さらに好ましい実施形態では、前記膜は、前記リボソーム、前記リボソームの2つのサブユニットのうち大きい方のサブユニット、および、前記2つのサブユニットのうち小さい方のサブユニットの少なくとも一つを透過させない。
さらに好ましい実施形態では、前記膜を透過しなかった成分に、水中での酸解離定数が5以下の酸を加えてタンパク質を分離することをさらに備える。
さらに好ましい実施形態では、細胞からタンパク質を抽出した後、遠心分離を行ってリボソームを含む分画を取り出すことにより前記リボソームを含む試料を取得することをさらに備える。

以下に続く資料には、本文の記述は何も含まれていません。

### src/rtc_bcd_to_epoch_and_weekday_unit_macros.svh
// assertion macros shared by the rtc bcd to epoch unit
`ifndef RTC_BCD_TO_EPOCH_AND_WEEKDAY_UNIT_MACROS_SVH
`define RTC_BCD_TO_EPOCH_AND_WEEKDAY_UNIT_MACROS_SVH
`ifndef NO_ASSERTIONS
// condition implies consequence in the same cycle
`define RBE_ASSERT_IMPL(lbl, ante, cons) \
	lbl: assert property (@(posedge clk) disable iff (!arst_n) (ante) |-> (cons)) \
		else $error("rbe assertion failed");
// condition implies consequence in the following cycle
`define RBE_ASSERT_NEXT(lbl, ante, cons) \
	lbl: assert property (@(posedge clk) disable iff (!arst_n) (ante) |=> (cons)) \
		else $error("rbe assertion failed");
`else
`define RBE_ASSERT_IMPL(lbl, ante, cons)
`define RBE_ASSERT_NEXT(lbl, ante, cons)
`endif
`endif

### src/rbe_pkg.sv
// types, constants and table functions for the rtc bcd to epoch unit
package rbe_pkg;

	localparam int unsigned BIN_W      = 7;
	localparam int unsigned MON_W      = 4;
	localparam int unsigned DAYS_W     = 15;
	localparam int unsigned SECS_W     = 19;
	localparam int unsigned WSUM_W     = 8;
	localparam logic [6:0]  MIN_YEAR_RST = 7'd18;
	localparam logic [31:0] SECS_PER_DAY = 32'd86400;
	// 2000-01-01 minus one day, since the day count carries day rather than day - 1
	localparam logic [31:0] EPOCH_BASE   = 32'd946598400;

	typedef struct packed {
		logic [7:0] seconds_bcd;
		logic [7:0] minutes_bcd;
		logic [7:0] hours_bcd;
		logic [7:0] day_bcd;
		logic [7:0] month_bcd;
		logic [7:0] year_bcd;
	} in_t;

	typedef struct packed {
		logic [6:0]  seconds_bin;
		logic [6:0]  minutes_bin;
		logic [6:0]  hours_bin;
		logic [6:0]  day_bin;
		logic [6:0]  month_bin;
		logic [6:0]  year_bin;
		logic [2:0]  week_day;
		logic [31:0] epoch_seconds;
		logic        year_too_early;
	} out_t;

	typedef struct packed {
		logic [BIN_W-1:0] sec;
		logic [BIN_W-1:0] min;
		logic [BIN_W-1:0] hour;
		logic [BIN_W-1:0] day;
		logic [BIN_W-1:0] mon;
		logic [BIN_W-1:0] year;
		logic [MON_W-1:0] mon_cl;
		logic             too_early;
	} dec_t;

	typedef struct packed {
		logic [BIN_W-1:0]  sec;
		logic [BIN_W-1:0]  min;
		logic [BIN_W-1:0]  hour;
		logic [BIN_W-1:0]  day;
		logic [BIN_W-1:0]  mon;
		logic [BIN_W-1:0]  year;
		logic              too_early;
		logic [DAYS_W-1:0] days;
		logic [SECS_W-1:0] secs;
		logic [WSUM_W-1:0] wsum;
	} sum_t;

	function automatic logic [BIN_W-1:0] bcd_decode(input logic [7:0] b);
		return BIN_W'(b[3:0]) + BIN_W'(b[6:4]) * BIN_W'(10);
	endfunction

	// days before the first of the month, common year
	function automatic logic [8:0] days_before(input logic [MON_W-1:0] m);
		logic [8:0] d;
		unique case (m)
			4'd1:    d = 9'd0;
			4'd2:    d = 9'd31;
			4'd3:    d = 9'd59;
			4'd4:    d = 9'd90;
			4'd5:    d = 9'd120;
			4'd6:    d = 9'd151;
			4'd7:    d = 9'd181;
			4'd8:    d = 9'd212;
			4'd9:    d = 9'd243;
			4'd10:   d = 9'd273;
			4'd11:   d = 9'd304;
			4'd12:   d = 9'd334;
			default: d = 9'd0;
		endcase
		return d;
	endfunction

	// (31 * shifted month / 12 + 1) mod 7, year and century terms folded elsewhere
	function automatic logic [2:0] week_offset(input logic [MON_W-1:0] m);
		logic [2:0] w;
		unique case (m)
			4'd1:    w = 3'd1;
			4'd2:    w = 3'd4;
			4'd3:    w = 3'd3;
			4'd4:    w = 3'd6;
			4'd5:    w = 3'd1;
			4'd6:    w = 3'd4;
			4'd7:    w = 3'd6;
			4'd8:    w = 3'd2;
			4'd9:    w = 3'd5;
			4'd10:   w = 3'd0;
			4'd11:   w = 3'd3;
			4'd12:   w = 3'd5;
			default: w = 3'd0;
		endcase
		return w;
	endfunction

	// mod 7 by folding: 64 and 8 are both 1 mod 7
	function automatic logic [2:0] mod7(input logic [WSUM_W-1:0] x);
		logic [6:0] a;
		logic [3:0] b;
		logic [2:0] r;
		a = 7'(x[7:6]) + 7'(x[5:0]);
		b = 4'(a[6:3]) + 4'(a[2:0]);
		priority if (b >= 4'd14) r = 3'(b - 4'd14);
		else if (b >= 4'd7)      r = 3'(b - 4'd7);
		else                     r = b[2:0];
		return r;
	endfunction

endpackage

### src/rbe_decode.sv
// stage 1: bcd decode, month clamp and minimum year compare
module rbe_decode (
	input  logic             clk,
	input  logic             arst_n,
	input  logic             up_valid,
	input  rbe_pkg::in_t     up_data,
	input  logic [6:0]       min_year,
	input  logic             down_ready,
	output logic             ready,
	output logic             valid_s1,
	output rbe_pkg::dec_t    data_s1
);

	rbe_pkg::dec_t nxt;
	logic [rbe_pkg::BIN_W-1:0] mon;

	assign ready = !valid_s1 || down_ready;

	always_comb begin
		nxt.sec       = rbe_pkg::bcd_decode(up_data.seconds_bcd);
		nxt.min       = rbe_pkg::bcd_decode(up_data.minutes_bcd);
		nxt.hour      = rbe_pkg::bcd_decode(up_data.hours_bcd);
		nxt.day       = rbe_pkg::bcd_decode(up_data.day_bcd);
		mon           = rbe_pkg::bcd_decode(up_data.month_bcd);
		nxt.mon       = mon;
		nxt.year      = rbe_pkg::bcd_decode(up_data.year_bcd);
		priority if (mon == '0)       nxt.mon_cl = 4'd1;
		else if (mon > 7'd12)         nxt.mon_cl = 4'd12;
		else                          nxt.mon_cl = mon[3:0];
		nxt.too_early = nxt.year < min_year;
	end

	always_ff @(posedge clk or negedge arst_n) begin
		if (!arst_n) begin
			valid_s1 <= 1'b0;
		end else if (ready) begin
			valid_s1 <= up_valid;
		end
	end

	always_ff @(posedge clk) begin
		if (ready && up_valid) begin
			data_s1 <= nxt;
		end
	end

endmodule

### src/rbe_sum.sv
// stage 2: day count, second of day and weekday sum
module rbe_sum (
	input  logic             clk,
	input  logic             arst_n,
	input  logic             up_valid,
	input  rbe_pkg::dec_t    up_data,
	input  logic             down_ready,
	output logic             ready,
	output logic             valid_s2,
	output rbe_pkg::sum_t    data_s2
);

	rbe_pkg::sum_t nxt;
	logic [7:0] leaps;
	logic [6:0] y_off;
	logic       early_mon;
	logic       leap_adj;

	assign ready = !valid_s2 || down_ready;

	always_comb begin
		nxt.sec       = up_data.sec;
		nxt.min       = up_data.min;
		nxt.hour      = up_data.hour;
		nxt.day       = up_data.day;
		nxt.mon       = up_data.mon;
		nxt.year      = up_data.year;
		nxt.too_early = up_data.too_early;
		early_mon     = up_data.mon_cl <= 4'd2;
		// leap days in 2000 .. year-1, zero for year 2000 itself
		leaps         = (8'(up_data.year) + 8'd3) >> 2;
		leap_adj      = (up_data.year[1:0] == 2'b00) && !early_mon;
		nxt.days      = rbe_pkg::DAYS_W'(up_data.year) * rbe_pkg::DAYS_W'(365)
		              + rbe_pkg::DAYS_W'(leaps)
		              + rbe_pkg::DAYS_W'(rbe_pkg::days_before(up_data.mon_cl))
		              + rbe_pkg::DAYS_W'(up_data.day)
		              + rbe_pkg::DAYS_W'(leap_adj);
		nxt.secs      = rbe_pkg::SECS_W'(up_data.hour) * rbe_pkg::SECS_W'(3600)
		              + rbe_pkg::SECS_W'(up_data.min) * rbe_pkg::SECS_W'(60)
		              + rbe_pkg::SECS_W'(up_data.sec);
		// year offset by four so the jan/feb borrow stays positive
		y_off         = up_data.year + 7'd4 - 7'(early_mon);
		nxt.wsum      = rbe_pkg::WSUM_W'(up_data.day) + rbe_pkg::WSUM_W'(y_off)
		              + rbe_pkg::WSUM_W'(y_off[6:2])
		              + rbe_pkg::WSUM_W'(rbe_pkg::week_offset(up_data.mon_cl));
	end

	always_ff @(posedge clk or negedge arst_n) begin
		if (!arst_n) begin
			valid_s2 <= 1'b0;
		end else if (ready) begin
			valid_s2 <= up_valid;
		end
	end

	always_ff @(posedge clk) begin
		if (ready && up_valid) begin
			data_s2 <= nxt;
		end
	end

endmodule

### src/rbe_final.sv
// stage 3: epoch scaling, weekday reduction and output register
module rbe_final (
	input  logic             clk,
	input  logic             arst_n,
	input  logic             up_valid,
	input  rbe_pkg::sum_t    up_data,
	input  logic             down_ready,
	output logic             ready,
	output logic             valid_s3,
	output rbe_pkg::out_t    data_s3
);

	rbe_pkg::out_t nxt;

	assign ready = !valid_s3 || down_ready;

	always_comb begin
		nxt.seconds_bin    = up_data.sec;
		nxt.minutes_bin    = up_data.min;
		nxt.hours_bin      = up_data.hour;
		nxt.day_bin        = up_data.day;
		nxt.month_bin      = up_data.mon;
		nxt.year_bin       = up_data.year;
		nxt.year_too_early = up_data.too_early;
		nxt.week_day       = rbe_pkg::mod7(up_data.wsum);
		// wraps modulo 2^32
		nxt.epoch_seconds  = rbe_pkg::EPOCH_BASE
		                   + 32'(up_data.days) * rbe_pkg::SECS_PER_DAY
		                   + 32'(up_data.secs);
	end

	always_ff @(posedge clk or negedge arst_n) begin
		if (!arst_n) begin
			valid_s3 <= 1'b0;
		end else if (ready) begin
			valid_s3 <= up_valid;
		end
	end

	always_ff @(posedge clk) begin
		if (ready && up_valid) begin
			data_s3 <= nxt;
		end
	end

endmodule

### src/rtc_bcd_to_epoch_and_weekday_unit.sv
// top level of the rtc bcd snapshot to epoch seconds and weekday unit
//
//   channel | handshake            | payload
//   --------+----------------------+-------------------------------
//   in      | in_valid / in_stall  | in_data   (six bcd bytes)
//   out     | out_valid / out_stall| out_data  (binary, weekday, epoch)
//   cfg     | cfg_valid / cfg_ready| cfg_data  (min_valid_year)
//
// three register stages: decode, sums, epoch multiply and output register
// one item per cycle sustained while out_stall stays low
// each stage holds its item while the next one is full and cannot pass its own item on, bubbles are squeezed out
// reset empties the pipeline and sets min_valid_year to 18
// cfg_ready is always high
`include "rtc_bcd_to_epoch_and_weekday_unit_macros.svh"

module rtc_bcd_to_epoch_and_weekday_unit (
	input  logic          clk,
	input  logic          arst_n,
	input  logic          in_valid,
	output logic          in_stall,
	input  rbe_pkg::in_t  in_data,
	output logic          out_valid,
	input  logic          out_stall,
	output rbe_pkg::out_t out_data,
	input  logic          cfg_valid,
	output logic          cfg_ready,
	input  logic [6:0]    cfg_data
);

	logic          cfg_write;
	logic [6:0]    min_year_q;
	logic          ready_s1;
	logic          ready_s2;
	logic          ready_s3;
	logic          valid_s1;
	logic          valid_s2;
	rbe_pkg::dec_t data_s1;
	rbe_pkg::sum_t data_s2;

	assign cfg_ready = 1'b1;
	assign in_stall  = !ready_s1;
	assign cfg_write = cfg_valid && cfg_ready;

	always_ff @(posedge clk or negedge arst_n) begin
		if (!arst_n) begin
			min_year_q <= rbe_pkg::MIN_YEAR_RST;
		end else if (cfg_write) begin
			min_year_q <= cfg_data;
		end
	end

	rbe_decode u_decode (
		.clk        (clk),
		.arst_n     (arst_n),
		.up_valid   (in_valid),
		.up_data    (in_data),
		.min_year   (min_year_q),
		.down_ready (ready_s2),
		.ready      (ready_s1),
		.valid_s1   (valid_s1),
		.data_s1    (data_s1)
	);

	rbe_sum u_sum (
		.clk        (clk),
		.arst_n     (arst_n),
		.up_valid   (valid_s1),
		.up_data    (data_s1),
		.down_ready (ready_s3),
		.ready      (ready_s2),
		.valid_s2   (valid_s2),
		.data_s2    (data_s2)
	);

	rbe_final u_final (
		.clk        (clk),
		.arst_n     (arst_n),
		.up_valid   (valid_s2),
		.up_data    (data_s2),
		.down_ready (!out_stall),
		.ready      (ready_s3),
		.valid_s3   (out_valid),
		.data_s3    (out_data)
	);

	// weekday reduction never leaves 0..6
	`RBE_ASSERT_IMPL(a_weekday_range, out_valid, out_data.week_day != 3'd7)
	// input is held off only when the first stage is occupied
	`RBE_ASSERT_IMPL(a_stall_full, in_stall, valid_s1)
	// a blocked first stage keeps its item
	`RBE_ASSERT_NEXT(a_s1_hold, valid_s1 && !ready_s2, valid_s1 && $stable(data_s1))
	// register write lands
	`RBE_ASSERT_NEXT(a_cfg_write, cfg_write, min_year_q == $past(cfg_data))

endmodule

### config.mk
export PLATFORM = sky130hd
export DESIGN_NAME = rtc_bcd_to_epoch_and_weekday_unit
export DESIGN_NICKNAME = d
export VERILOG_FILES = /design/src/rbe_pkg.sv /design/src/rbe_decode.sv /design/src/rbe_sum.sv /design/src/rbe_final.sv /design/src/rtc_bcd_to_epoch_and_weekday_unit.sv
export VERILOG_INCLUDE_DIRS = /design/src /design/src/src
export SDC_FILE = /design/constraint.sdc
export NUM_CORES = 1
export LEC_CHECK = 0
export BUFFER_PORTS_ARGS = -buffer_cell sky130_fd_sc_hd__buf_2
export CAP_MARGIN = 20
export CORE_MARGIN = 10
export CORE_UTILIZATION = 45
export CTS_CLUSTER_SIZE = 10
export DETAILED_ROUTE_END_ITERATION = 8
export PLACE_DENSITY = 0.76
export SYNTH_ARGS = -nofsm -noshare
export SYNTH_HDL_FRONTEND = slang
export SYNTH_SLANG_ARGS = --single-unit
export TNS_END_PERCENT = 30
### constraint.sdc
create_clock -name clk -period 6.41 [get_ports clk]
set_input_delay 0.3205 -clock clk [delete_from_list [all_inputs] [get_ports clk]]
set_output_delay 0.3205 -clock clk [all_outputs]
set_load 0.05 [all_outputs]
**After elaboration in Yosys (flattened, before gate mapping)**

Memories as Yosys holds them, arrays and structs flattened.
Index checks and enable logic that the tools add are counted.

- Bits in registers: 220
- Latch bits: 0
- Memory bits (writable): 0
- Memory bits (read-only): 192
- Input port bits: 60
- Output and inout bits: 81
- Logic and storage cells: 92
- Memories: 2

- $add $sub $neg: 24
- Multiply operators: 10
- Divide/modulo/power cells: 0
- Magnitude comparators: 5
- Equal/unequal tests: 0
- Shifts and indexed selects: 0
- Mux-type cells: 3
- Bitwise logic cells: 0
- Reductions and logical operators: 16

Memory list:

| name | depth | bits a word | read ports | clocked after Yosys merged registers in | write ports | line | text |
|---|---|---|---|---|---|---|---|
| (name not given) | 16 | 9 | 1 | 0 | 0 | rbe_pkg.sv:66 | `unique case (m)` |
| (name not given) | 16 | 3 | 1 | 0 | 0 | rbe_pkg.sv:87 | `unique case (m)` |

Operators by type and width:

| operator | number |
|---|---|
| adder 4 x 7 -> 7 bit | 6 |
| multiplier 3 x 3 -> 6 bit (second input constant) | 6 |
| adder 30 x 32 -> 32 bit (first input constant) | 1 |
| adder 32 x 19 -> 32 bit | 1 |
| multiplier 15 x 10 -> 25 bit (second input constant) | 1 |
| adder 19 x 13 -> 19 bit | 1 |
| adder 19 x 7 -> 19 bit | 1 |
| adder 15 x 1 -> 15 bit | 1 |
| adder 15 x 6 -> 15 bit | 1 |
| adder 15 x 7 -> 15 bit | 1 |
| adder 15 x 9 -> 15 bit | 1 |
| multiplier 7 x 8 -> 15 bit (second input constant) | 1 |
| multiplier 7 x 9 -> 15 bit (second input constant) | 1 |
| multiplier 7 x 4 -> 11 bit (second input constant) | 1 |
| adder 7 x 2 -> 8 bit (second input constant) | 1 |
| adder 7 x 7 -> 8 bit | 1 |
| adder 8 x 3 -> 8 bit | 1 |
| adder 8 x 5 -> 8 bit | 1 |
| adder 2 x 6 -> 7 bit | 1 |
| adder 7 x 3 -> 7 bit (second input constant) | 1 |
| greater-than comparator 7 x 4 -> 1 bit (second input constant) | 1 |
| logical NOT 7 bit | 1 |
| < comparator 7 bit | 1 |
| subtractor 7 x 1 -> 7 bit | 1 |
| other kinds (12) | 24 |

**Logic depth before layout (Yosys ltp)**

Gate-level depths: netlist of run 1.

- Depth after elaboration: 5
- Gate-level depth with buffers: 28
- Mapped depth without buffers: 27

**Modules after synthesis**

A second synthesis of run 1 with hierarchy kept.

- Cells, all modules: 1503
- Area total of the unflattened synthesis: 17491.8 µm²

By module, submodules not included:

| module | times used | cells each | area an instance (µm²) | seq. area each (µm²) |
|---|---|---|---|---|
| rbe_sum | 1 | 670 | 7738.7 | 2517.4 |
| rbe_final | 1 | 606 | 6676.4 | 2367.3 |
| rbe_decode | 1 | 208 | 2763.9 | 1436.4 |
| rtc_bcd_to_epoch_and_weekday_unit | 1 | 19 | 312.8 | 177.7 |

**Worst setup path after synthesis of run 1**

Ideal clock, no wire load.

- Kind: flip-flop to flip-flop
- Start point: reg u_final.valid_s3
- End point: reg u_final.data_s3[0] (netlist name) (enable)
- Setup time: 625 ps
- Data arrival time: 6136 ps
- Setup slack: -352 ps
- Cell stages (with the launch flop): 2
- Path buffers: 0
- Cell sequence: dfrtp_1 -> a21boi_0

- Cells in the longest elaborated chain, start to end: 3

RTL lines:

| element | line | text |
|---|---|---|
| start: declaration | rbe_final.sv:9 | `output logic valid_s3,` |
| start signal: assignment | rbe_final.sv:36 | `valid_s3 <= up_valid;` |
| logical NOT 1 bit | rbe_final.sv:15 | `assign ready = !valid_s3 \|\| down_ready;` |
| logical OR 1 bit | rbe_final.sv:15 |  |
| logical AND 1 bit | rbe_final.sv:41 | `if (ready && up_valid) begin` |
| end signal: assignment | rbe_final.sv:42 | `data_s3 <= nxt;` |
| end: declaration | rbe_final.sv:10 | `output rbe_pkg::out_t data_s3` |

No other way between the ends.
A chain may end at the register's enable or synchronous reset.

==> out/metrics.yaml, run 1 <==
final_layout:
  layout.filler_cells: 3162
  syn_to_final_growth_pct: 14.1
  finish.instance_area_um2: 19500
  post_route_utilization_pct: 52.0
  final_cell_count_no_fill: 2185
  drive_above_1_share_pct: 13.1
  multiInputGateArea_um2: 9660
  mostFrequentLayoutCell: "sky130_fd_sc_hd__ha_1"
  mostFrequentLayoutCells: "sky130_fd_sc_hd__ha_1, sky130_fd_sc_hd__inv_1, sky130_fd_sc_hd__edfxtp_1"
  insertedDiodeCount: 0
  finish.net_count: 2127
  ff_latch_area_um2: 6440
drt:
  dr_wl_met2_mm: 15.9
  route.detailed.vias_per_inst: 4.93
  drc: 0
  number_of_drc_violations_after_detailed_routing_iteration_0: 366
  num_vias: 10800
  first_pass_iters: 5
  metal_1_wl_mm: 14.1
  routed_wire_length_per_instance_um: 14.8
  routed_wirelength_mm: 32.4
  postRouteAntennaNets: 0
  top_layer: "met4"
  route.met3.wl_mm: 1.78
synthesis:
  net_count_after_synthesis: 1946
  synthCells: 1475
  synth_edf_count: 206
  synth-seq-area-share_pct: 37.6
  yosys_register_bits: 216
  dominantRegCellSynth: "sky130_fd_sc_hd__edfxtp_1"
  asyncSetResetFlopFracSynth_pct: 4.63
  synthesis.area_um2: 17100
  syn_avg_cell_area_um2: 11.6
  synth-warning-count: 0
  yosys.cell_types.count: 66
critical_path:
  timing.critical_path.from_type: "register"
  critPathTopFamily: "adder cells"
  library_cell_appearing_most_often_on_the_critical_path: "sky130_fd_sc_hd__ha_1"
  path_class: "reg2reg"
  path_max_fanout: 7
  timing.critical_path.slowest_stage_cell: "sky130_fd_sc_hd__edfxtp_1"
  crit_path_end_kind: "register"
  worst_ep_required_time_ps: 6690
  path_buf_inv: 3
  cp_data_arrival_time_ps: 6400
  max_stage_delay_ps: 500
cts:
  cell_at_the_root_of_the_clock_tree: "sky130_fd_sc_hd__clkbuf_16"
  cts-buffers-inserted: 28
  cts_tree: "yes"
  clkTransAtPathRegs_ps: 60
  cts_sinks: 216
  cts_max_path_buffers: 3
  insertion_delay_ps: 550
  clock_tree.htree_level_count: 1
die:
  core_region_area_um2: 37600
  die_height_um: 215
  core.rowCount: 71
  start_util_pct: 45.6
  die_width_um: 215
  io-pin-count: 141
  dieArea_um2: 46300
timing:
  min_period_over_period_pct: 95.5
  finalSetupViolCount: 0
  slew_headroom_pct: 42.2
  tightestPinTransition_ps: 867
  slew_viol_final: 0
  layout_min_cycle_time_ps: 6120
  fin_skew_ps: 11.2
  setup_repair_after_global_routing_missed_its_margin: "true"
  totalNegativeSetupSlack_ps: 0
  hold_violations: 0
  achievable-frequency_mhz: 163
place:
  post_place_instance_area_um2: 18500
  gp_congestion: 0.863
  numPlacedInstances: 2120
  post-dp-hpwl_mm: 25.7
  io_buffer_count: 133
global_routing:
  largest_net_degree_at_the_start_of_global_routing: 65
  grt_overflow: 0
  grt_pass1_wl_mm: 55.0
  global_route.usage.total_pct: 14.1
  number_of_global_route_vias_before_repair: 11400
  grt_antenna_before_repair: 0
run_status:
  status: "completed"
run:
  max-cap-violations: 0
worst_hold_path:
  worstHoldPathType: "in2reg"
==> per-stage QoR <==
stage	worst slack [ps]	hold slack (ps)
after floorplan	425	24.9
after global placement	332	184
after detailed placement	213	187
after CTS	154	37.5
after global routing	-20.6	51.9
final	291	70.1
==> synth_stat cells (4+ instances only) <==
cell | number | area [um^2]
sky130_fd_sc_hd__o21a_1 | 8 | 60.1
sky130_fd_sc_hd__xor2_1 | 45 | 394
sky130_fd_sc_hd__a21oi_1 | 71 | 355
sky130_fd_sc_hd__fa_1 | 99 | 1980
sky130_fd_sc_hd__dfrtp_1 | 8 | 200
sky130_fd_sc_hd__a31oi_1 | 10 | 62.6
sky130_fd_sc_hd__clkbuf_1 | 4 | 15.0
sky130_fd_sc_hd__a211oi_1 | 9 | 67.6
sky130_fd_sc_hd__nor2_1 | 48 | 180
sky130_fd_sc_hd__a21o_1 | 35 | 263
sky130_fd_sc_hd__nand2b_1 | 12 | 75.1
sky130_fd_sc_hd__nand2_1 | 55 | 206
sky130_fd_sc_hd__edfxtp_1 | 206 | 6190
sky130_fd_sc_hd__xnor2_1 | 85 | 744
sky130_fd_sc_hd__o21bai_1 | 13 | 97.6
sky130_fd_sc_hd__inv_1 | 276 | 1040
sky130_fd_sc_hd__nand3_1 | 16 | 80.1
sky130_fd_sc_hd__nor3_1 | 8 | 40.0
sky130_fd_sc_hd__ha_1 | 312 | 3900
sky130_fd_sc_hd__nor2b_1 | 18 | 113
sky130_fd_sc_hd__and3_1 | 7 | 43.8
sky130_fd_sc_hd__mux2i_1 | 7 | 70.1
sky130_fd_sc_hd__o21ai_0 | 49 | 245
sky130_fd_sc_hd__or2_2 | 5 | 31.3
sky130_fd_sc_hd__and2_1 | 7 | 43.8
sky130_fd_sc_hd__nand4_1 | 4 | 25.0
==> cells by family (layout without fill, tap and decap cells) <==
group / after synthesis / in the layout / share of synthesized area, %
simple gates: 194 / 194 / 5.54
fa+ha+maj: 411 / 411 / 34.4
xor+xnor: 132 / 132 / 6.84
mux: 9 / 9 / 0.606
other cells: 1 / 1 / 0.0219
buf+inv: 285 / 484 / 6.36
compound gates: 227 / 227 / 8.67
flops: 216 / 216 / 37.6
==> sequential cells by signal (all words and copies together) (netlist names) <==
name,flops
u_decode.valid_s1,1
u_sum.data_s2,83
u_decode.data_s1,47
u_final.data_s3,76
u_sum.valid_s2,1
u_final.valid_s3,1
min_year_q,7
==> final timing paths <==
path	from	to	slack (ps)	cells past startpoint
max in group asynchronous	arst_n	min_year_q[1]	5980	2
worst max register to register	u_sum.data_s2[31]	u_final.data_s3[32]	290	25
min in group asynchronous	arst_n	min_year_q[6]	180	2
worst min-delay path	in_data[33]	u_decode.data_s1[34]	70	2
worst max-delay path	u_sum.data_s2[31]	u_final.data_s3[32]	290	25
worst min register to register	u_sum.data_s2[51]	u_final.data_s3[44]	420	0
==> repair_timing <==
item                                   in CTS  in global routing
setup endpoints to repair                   0                  2
hold buffers                               15                  0
setup buffers                               0                  1
endpoints found under the hold margin      24                  0
resized for setup                           0                 12
==> worst reg2reg max path, delay by kind of cell, from the launching register on <==
family / cells / cell delay, ps
fa+ha+maj: 7 / 2650
compound gates: 7 / 1420
simple gates: 5 / 770
flops: 1 / 500
xor+xnor: 3 / 370
buf+inv: 3 / 160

本発明の好ましい実施形態による分析方法は、上述の分析用試料の調製方法により調製された分析用試料の分析を行う。
さらに好ましい実施形態では、前記分析では、前記複合体から分離されたリボソームタンパク質が検出される。
さらに好ましい実施形態では、前記分析は、質量分析である。
さらに好ましい実施形態では、前記質量分析では、マトリックス支援レーザー脱離イオン化により前記分析用試料がイオン化される。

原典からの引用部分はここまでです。